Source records
########################################

File: src/rtl/qd_index_gate.sv
module qd_index_gate
  import qd_pkg::*;
(
  input  logic     clk,
  input  logic     rst,
  input  qd_mode_t mode,
  input  logic     en,
  input  logic     pol,
  input  logic     sync_req,
  input  logic     fa,
  input  logic     fb,
  input  logic     fi,
  output logic     idx_stb
);
  logic pi;
  logic now_act, was_act, gate_ok;

  // compare both samples against the current polarity
  assign now_act = (fi == pol);
  assign was_act = (pi == pol);
  assign gate_ok = ~sync_req | (mode == MODE_PD) | (fa & fb);

  always_ff @(posedge clk) begin
    if (rst) begin
      pi      <= 1'b0;
      idx_stb <= 1'b0;
    end else begin
      pi      <= fi;
      idx_stb <= en & now_act & ~was_act & gate_ok;
    end
  end


  sync_gate_chk: assert property (@(posedge clk) disable iff (rst)
    (sync_req && mode != MODE_PD && !(fa && fb)) |=> !idx_stb);

  idx_quiet_chk: assert property (@(posedge clk) disable iff (rst)
    !en |=> !idx_stb);
endmodule

File: src/rtl/quad_pulse_decoder.sv
module quad_pulse_decoder
  import qd_pkg::*;
#(
  parameter int unsigned PRESC_W     = 8,
  parameter int unsigned SYNC_STAGES = 2
) (
  input  logic               clk,
  input  logic               rst,
  input  logic [1:0]         mode_sel,
  input  logic [PRESC_W-1:0] presc_val,
  input  logic               count_en,
  input  logic               idx_pol,
  input  logic               idx_sync,
  input  logic               err_clr,
  input  logic               in_a,
  input  logic               in_b,
  input  logic               in_idx,
  output logic               up_stb,
  output logic               dn_stb,
  output logic               dir_up,
  output logic               idx_stb,
  output logic               noise_err
);
  logic                 tick;
  logic [NUM_LANES-1:0] raw_lanes;
  logic [NUM_LANES-1:0] filt_lanes;
  qd_mode_t             mode;

  assign mode = qd_mode_t'(mode_sel);

  assign raw_lanes[LANE_A]   = in_a;
  assign raw_lanes[LANE_B]   = in_b;
  assign raw_lanes[LANE_IDX] = in_idx;

  qd_tick_gen #(.PRESC_W(PRESC_W)) u_tick (
    .clk       (clk),
    .rst       (rst),
    .presc_val (presc_val),
    .tick      (tick)
  );

  for (genvar g = 0; g < NUM_LANES; g++) begin : g_lane
    qd_input_filter #(.SYNC_STAGES(SYNC_STAGES)) u_filt (
      .clk      (clk),
      .rst      (rst),
      .tick     (tick),
      .raw_in   (raw_lanes[g]),
      .filt_out (filt_lanes[g])
    );
  end

  qd_step_decode u_step (
    .clk       (clk),
    .rst       (rst),
    .mode      (mode),
    .en        (count_en),
    .err_clr   (err_clr),
    .fa        (filt_lanes[LANE_A]),
    .fb        (filt_lanes[LANE_B]),
    .up_stb    (up_stb),
    .dn_stb    (dn_stb),
    .dir_up    (dir_up),
    .noise_err (noise_err)
  );

  qd_index_gate u_idx (
    .clk      (clk),
    .rst      (rst),
    .mode     (mode),
    .en       (count_en),
    .pol      (idx_pol),
    .sync_req (idx_sync),
    .fa       (filt_lanes[LANE_A]),
    .fb       (filt_lanes[LANE_B]),
    .fi       (filt_lanes[LANE_IDX]),
    .idx_stb  (idx_stb)
  );
endmodule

########################################

▶ _Exercise description_
All the records above need to be restated exactly, line by line.

▶ _Solution for this exercise_
File: src/rtl/qd_index_gate.sv
module qd_index_gate
  import qd_pkg::*;
(
  input  logic     clk,
  input  logic     rst,
  input  qd_mode_t mode,
  input  logic     en,
  input  logic     pol,
  input  logic     sync_req,
  input  logic     fa,
  input  logic     fb,
  input  logic     fi,
  output logic     idx_stb
);
  logic pi;
  logic now_act, was_act, gate_ok;

  // compare both samples against the current polarity
  assign now_act = (fi == pol);
  assign was_act = (pi == pol);
  assign gate_ok = ~sync_req | (mode == MODE_PD) | (fa & fb);

  always_ff @(posedge clk) begin
    if (rst) begin
      pi      <= 1'b0;
      idx_stb <= 1'b0;
    end else begin
      pi      <= fi;
      idx_stb <= en & now_act & ~was_act & gate_ok;
    end
  end


  sync_gate_chk: assert property (@(posedge clk) disable iff (rst)
    (sync_req && mode != MODE_PD && !(fa && fb)) |=> !idx_stb);

  idx_quiet_chk: assert property (@(posedge clk) disable iff (rst)
    !en |=> !idx_stb);
endmodule

File: src/rtl/quad_pulse_decoder.sv
module quad_pulse_decoder
  import qd_pkg::*;
#(
  parameter int unsigned PRESC_W     = 8,
  parameter int unsigned SYNC_STAGES = 2
) (
  input  logic               clk,
  input  logic               rst,
  input  logic [1:0]         mode_sel,
  input  logic [PRESC_W-1:0] presc_val,
  input  logic               count_en,
  input  logic               idx_pol,
  input  logic               idx_sync,
  input  logic               err_clr,
  input  logic               in_a,
  input  logic               in_b,
  input  logic               in_idx,
  output logic               up_stb,
  output logic               dn_stb,
  output logic               dir_up,
  output logic               idx_stb,
  output logic               noise_err
);
  logic                 tick;
  logic [NUM_LANES-1:0] raw_lanes;
  logic [NUM_LANES-1:0] filt_lanes;
  qd_mode_t             mode;

  assign mode = qd_mode_t'(mode_sel);

  assign raw_lanes[LANE_A]   = in_a;
  assign raw_lanes[LANE_B]   = in_b;
  assign raw_lanes[LANE_IDX] = in_idx;

  qd_tick_gen #(.PRESC_W(PRESC_W)) u_tick (
    .clk       (clk),
    .rst       (rst),
    .presc_val (presc_val),
    .tick      (tick)
  );

  for (genvar g = 0; g < NUM_LANES; g++) begin : g_lane
    qd_input_filter #(.SYNC_STAGES(SYNC_STAGES)) u_filt (
      .clk      (clk),
      .rst      (rst),
      .tick     (tick),
      .raw_in   (raw_lanes[g]),
      .filt_out (filt_lanes[g])
    );
  end

  qd_step_decode u_step (
    .clk       (clk),
    .rst       (rst),
    .mode      (mode),
    .en        (count_en),
    .err_clr   (err_clr),
    .fa        (filt_lanes[LANE_A]),
    .fb        (filt_lanes[LANE_B]),
    .up_stb    (up_stb),
    .dn_stb    (dn_stb),
    .dir_up    (dir_up),
    .noise_err (noise_err)
  );

  qd_index_gate u_idx (
    .clk      (clk),
    .rst      (rst),
    .mode     (mode),
    .en       (count_en),
    .pol      (idx_pol),
    .sync_req (idx_sync),
    .fa       (filt_lanes[LANE_A]),
    .fb       (filt_lanes[LANE_B]),
    .fi       (filt_lanes[LANE_IDX]),
    .idx_stb  (idx_stb)
  );
endmodule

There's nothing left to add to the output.